__EXERCISE PROMPT__: Copy out the full set of records. Keep every word the same.

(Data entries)
__________
==> src/rtl/operand_pkg.sv <==
// Shared encodings and default widths for the operand-A fetch stage.
package operand_pkg;

    localparam int XLEN_DEF = 32;
    localparam int RA_W_DEF = 5;

    localparam logic [1:0] SEL_RS  = 2'd0;
    localparam logic [1:0] SEL_IMU = 2'd1;
    localparam logic [1:0] SEL_IMZ = 2'd2;
    localparam logic [1:0] SEL_PC  = 2'd3;

    localparam logic [1:0] SRC_NONE = 2'd0;
    localparam logic [1:0] SRC_RF   = 2'd1;
    localparam logic [1:0] SRC_EX   = 2'd2;
    localparam logic [1:0] SRC_MEM  = 2'd3;

endpackage

==> src/rtl/fwd_resolve.sv <==
// Resolves the rs1 value against the EX and MEM bypass channels.
import operand_pkg::*;

module fwd_resolve #(
    parameter int XLEN = XLEN_DEF,
    parameter int RA_W = RA_W_DEF
) (
    input  logic [RA_W-1:0] rs_addr,
    input  logic [XLEN-1:0] rs_data,
    input  logic            ex_valid,
    input  logic [RA_W-1:0] ex_addr,
    input  logic [XLEN-1:0] ex_data,
    input  logic            mem_valid,
    input  logic [RA_W-1:0] mem_addr,
    input  logic [XLEN-1:0] mem_data,
    output logic [XLEN-1:0] res_data,
    output logic [1:0]      res_src
);

    logic rs_zero;
    logic ex_hit;
    logic mem_hit;

    // x0 never matches, so a bypass tagged with address 0 is inert
    assign rs_zero = (rs_addr == '0);
    assign ex_hit  = ex_valid && (ex_addr != '0) && (ex_addr == rs_addr);
    assign mem_hit = mem_valid && (mem_addr != '0) && (mem_addr == rs_addr);

    always_comb begin
        res_data = rs_data;
        res_src  = SRC_RF;
        if (rs_zero) begin
            res_data = '0;
            res_src  = SRC_NONE;
        end else if (ex_hit) begin
            res_data = ex_data;
            res_src  = SRC_EX;
        end else if (mem_hit) begin
            res_data = mem_data;
            res_src  = SRC_MEM;
        end
    end

endmodule

==> src/rtl/operand_a_stage.sv <==
// Operand-A source select with bypass and a single-entry valid/ready register.
import operand_pkg::*;

module operand_a_stage #(
    parameter int XLEN = XLEN_DEF,
    parameter int RA_W = RA_W_DEF
) (
    input  logic            clk,
    input  logic            reset,
    input  logic            in_valid,
    output logic            in_ready,
    input  logic [1:0]      in_sel,
    input  logic [RA_W-1:0] in_rs_addr,
    input  logic [XLEN-1:0] in_rs_data,
    input  logic [XLEN-1:0] in_imz,
    input  logic [XLEN-1:0] in_imu,
    input  logic [XLEN-1:0] in_pc,
    input  logic            fwd_ex_valid,
    input  logic [RA_W-1:0] fwd_ex_addr,
    input  logic [XLEN-1:0] fwd_ex_data,
    input  logic            fwd_mem_valid,
    input  logic [RA_W-1:0] fwd_mem_addr,
    input  logic [XLEN-1:0] fwd_mem_data,
    input  logic            flush,
    output logic            out_valid,
    input  logic            out_ready,
    output logic [XLEN-1:0] out_data,
    output logic [1:0]      out_src
);

    logic [XLEN-1:0] rs_val;
    logic [1:0]      rs_src;
    logic [XLEN-1:0] sel_data;
    logic [1:0]      sel_src;

    logic            valid_d, valid_q;
    logic [XLEN-1:0] data_d, data_q;
    logic [1:0]      src_d, src_q;
    logic            accept;

    fwd_resolve #(
        .XLEN(XLEN),
        .RA_W(RA_W)
    ) u_fwd (
        .rs_addr  (in_rs_addr),
        .rs_data  (in_rs_data),
        .ex_valid (fwd_ex_valid),
        .ex_addr  (fwd_ex_addr),
        .ex_data  (fwd_ex_data),
        .mem_valid(fwd_mem_valid),
        .mem_addr (fwd_mem_addr),
        .mem_data (fwd_mem_data),
        .res_data (rs_val),
        .res_src  (rs_src)
    );

    always_comb begin
        sel_data = rs_val;
        sel_src  = rs_src;
        unique case (in_sel)
            SEL_RS: begin
                sel_data = rs_val;
                sel_src  = rs_src;
            end
            SEL_IMU: begin
                sel_data = in_imu;
                sel_src  = SRC_NONE;
            end
            SEL_IMZ: begin
                sel_data = in_imz;
                sel_src  = SRC_NONE;
            end
            SEL_PC: begin
                sel_data = in_pc;
                sel_src  = SRC_NONE;
            end
        endcase
    end

    assign in_ready = !valid_q || out_ready;
    assign accept   = in_valid && in_ready;

    // flush wins over both a new load and a drain
    always_comb begin
        valid_d = valid_q;
        data_d  = data_q;
        src_d   = src_q;
        if (flush) begin
            valid_d = 1'b0;
        end else if (accept) begin
            valid_d = 1'b1;
            data_d  = sel_data;
            src_d   = sel_src;
        end else if (out_ready) begin
            valid_d = 1'b0;
        end
    end

    always_ff @(posedge clk or posedge reset) begin
        if (reset) begin
            valid_q <= 1'b0;
            data_q  <= '0;
            src_q   <= SRC_NONE;
        end else begin
            valid_q <= valid_d;
            data_q  <= data_d;
            src_q   <= src_d;
        end
    end

    assign out_valid = valid_q;
    assign out_data  = data_q;
    assign out_src   = src_q;

endmodule

==> config.mk <==
export PLATFORM = sky130hd
export DESIGN_NAME = operand_a_stage
export DESIGN_NICKNAME = d
export VERILOG_FILES = /design/src/rtl/operand_pkg.sv /design/src/rtl/fwd_resolve.sv /design/src/rtl/operand_a_stage.sv
export SDC_FILE = /design/constraint.sdc
export NUM_CORES = 1
export LEC_CHECK = 0
export CORE_AREA = 2 2 98 100
export CTS_CLUSTER_DIAMETER = 60
export DETAILED_ROUTE_END_ITERATION = 16
export DIE_AREA = 0 0 100 102
export MAX_ROUTING_LAYER = met4
export PLACE_DENSITY = 0.81
export SLEW_MARGIN = 20
export SYNTH_ARGS = -nofsm -noshare
export SYNTH_HDL_FRONTEND = slang
export SYNTH_SLANG_ARGS = --single-unit
==> constraint.sdc <==
create_clock -name clk -period 3.4 [get_ports clk]
set_clock_uncertainty 0.15 [all_clocks]
set_input_delay 0.34 -clock clk [delete_from_list [all_inputs] [get_ports clk]]
set_output_delay 0.34 -clock clk [all_outputs]
set_load 0.02 [all_outputs]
__________
__RESPONSE TO THE TASK__:
==> src/rtl/operand_pkg.sv <==
// Shared encodings and default widths for the operand-A fetch stage.
package operand_pkg;

    localparam int XLEN_DEF = 32;
    localparam int RA_W_DEF = 5;

    localparam logic [1:0] SEL_RS  = 2'd0;
    localparam logic [1:0] SEL_IMU = 2'd1;
    localparam logic [1:0] SEL_IMZ = 2'd2;
    localparam logic [1:0] SEL_PC  = 2'd3;

    localparam logic [1:0] SRC_NONE = 2'd0;
    localparam logic [1:0] SRC_RF   = 2'd1;
    localparam logic [1:0] SRC_EX   = 2'd2;
    localparam logic [1:0] SRC_MEM  = 2'd3;

endpackage

==> src/rtl/fwd_resolve.sv <==
// Resolves the rs1 value against the EX and MEM bypass channels.
import operand_pkg::*;

module fwd_resolve #(
    parameter int XLEN = XLEN_DEF,
    parameter int RA_W = RA_W_DEF
) (
    input  logic [RA_W-1:0] rs_addr,
    input  logic [XLEN-1:0] rs_data,
    input  logic            ex_valid,
    input  logic [RA_W-1:0] ex_addr,
    input  logic [XLEN-1:0] ex_data,
    input  logic            mem_valid,
    input  logic [RA_W-1:0] mem_addr,
    input  logic [XLEN-1:0] mem_data,
    output logic [XLEN-1:0] res_data,
    output logic [1:0]      res_src
);

    logic rs_zero;
    logic ex_hit;
    logic mem_hit;

    // x0 never matches, so a bypass tagged with address 0 is inert
    assign rs_zero = (rs_addr == '0);
    assign ex_hit  = ex_valid && (ex_addr != '0) && (ex_addr == rs_addr);
    assign mem_hit = mem_valid && (mem_addr != '0) && (mem_addr == rs_addr);

    always_comb begin
        res_data = rs_data;
        res_src  = SRC_RF;
        if (rs_zero) begin
            res_data = '0;
            res_src  = SRC_NONE;
        end else if (ex_hit) begin
            res_data = ex_data;
            res_src  = SRC_EX;
        end else if (mem_hit) begin
            res_data = mem_data;
            res_src  = SRC_MEM;
        end
    end

endmodule

==> src/rtl/operand_a_stage.sv <==
// Operand-A source select with bypass and a single-entry valid/ready register.
import operand_pkg::*;

module operand_a_stage #(
    parameter int XLEN = XLEN_DEF,
    parameter int RA_W = RA_W_DEF
) (
    input  logic            clk,
    input  logic            reset,
    input  logic            in_valid,
    output logic            in_ready,
    input  logic [1:0]      in_sel,
    input  logic [RA_W-1:0] in_rs_addr,
    input  logic [XLEN-1:0] in_rs_data,
    input  logic [XLEN-1:0] in_imz,
    input  logic [XLEN-1:0] in_imu,
    input  logic [XLEN-1:0] in_pc,
    input  logic            fwd_ex_valid,
    input  logic [RA_W-1:0] fwd_ex_addr,
    input  logic [XLEN-1:0] fwd_ex_data,
    input  logic            fwd_mem_valid,
    input  logic [RA_W-1:0] fwd_mem_addr,
    input  logic [XLEN-1:0] fwd_mem_data,
    input  logic            flush,
    output logic            out_valid,
    input  logic            out_ready,
    output logic [XLEN-1:0] out_data,
    output logic [1:0]      out_src
);

    logic [XLEN-1:0] rs_val;
    logic [1:0]      rs_src;
    logic [XLEN-1:0] sel_data;
    logic [1:0]      sel_src;

    logic            valid_d, valid_q;
    logic [XLEN-1:0] data_d, data_q;
    logic [1:0]      src_d, src_q;
    logic            accept;

    fwd_resolve #(
        .XLEN(XLEN),
        .RA_W(RA_W)
    ) u_fwd (
        .rs_addr  (in_rs_addr),
        .rs_data  (in_rs_data),
        .ex_valid (fwd_ex_valid),
        .ex_addr  (fwd_ex_addr),
        .ex_data  (fwd_ex_data),
        .mem_valid(fwd_mem_valid),
        .mem_addr (fwd_mem_addr),
        .mem_data (fwd_mem_data),
        .res_data (rs_val),
        .res_src  (rs_src)
    );

    always_comb begin
        sel_data = rs_val;
        sel_src  = rs_src;
        unique case (in_sel)
            SEL_RS: begin
                sel_data = rs_val;
                sel_src  = rs_src;
            end
            SEL_IMU: begin
                sel_data = in_imu;
                sel_src  = SRC_NONE;
            end
            SEL_IMZ: begin
                sel_data = in_imz;
                sel_src  = SRC_NONE;
            end
            SEL_PC: begin
                sel_data = in_pc;
                sel_src  = SRC_NONE;
            end
        endcase
    end

    assign in_ready = !valid_q || out_ready;
    assign accept   = in_valid && in_ready;

    // flush wins over both a new load and a drain
    always_comb begin
        valid_d = valid_q;
        data_d  = data_q;
        src_d   = src_q;
        if (flush) begin
            valid_d = 1'b0;
        end else if (accept) begin
            valid_d = 1'b1;
            data_d  = sel_data;
            src_d   = sel_src;
        end else if (out_ready) begin
            valid_d = 1'b0;
        end
    end

    always_ff @(posedge clk or posedge reset) begin
        if (reset) begin
            valid_q <= 1'b0;
            data_q  <= '0;
            src_q   <= SRC_NONE;
        end else begin
            valid_q <= valid_d;
            data_q  <= data_d;
            src_q   <= src_d;
        end
    end

    assign out_valid = valid_q;
    assign out_data  = data_q;
    assign out_src   = src_q;

endmodule

==> config.mk <==
export PLATFORM = sky130hd
export DESIGN_NAME = operand_a_stage
export DESIGN_NICKNAME = d
export VERILOG_FILES = /design/src/rtl/operand_pkg.sv /design/src/rtl/fwd_resolve.sv /design/src/rtl/operand_a_stage.sv
export SDC_FILE = /design/constraint.sdc
export NUM_CORES = 1
export LEC_CHECK = 0
export CORE_AREA = 2 2 98 100
export CTS_CLUSTER_DIAMETER = 60
export DETAILED_ROUTE_END_ITERATION = 16
export DIE_AREA = 0 0 100 102
export MAX_ROUTING_LAYER = met4
export PLACE_DENSITY = 0.81
export SLEW_MARGIN = 20
export SYNTH_ARGS = -nofsm -noshare
export SYNTH_HDL_FRONTEND = slang
export SYNTH_SLANG_ARGS = --single-unit
==> constraint.sdc <==
create_clock -name clk -period 3.4 [get_ports clk]
set_clock_uncertainty 0.15 [all_clocks]
set_input_delay 0.34 -clock clk [delete_from_list [all_inputs] [get_ports clk]]
set_output_delay 0.34 -clock clk [all_outputs]
set_load 0.02 [all_outputs]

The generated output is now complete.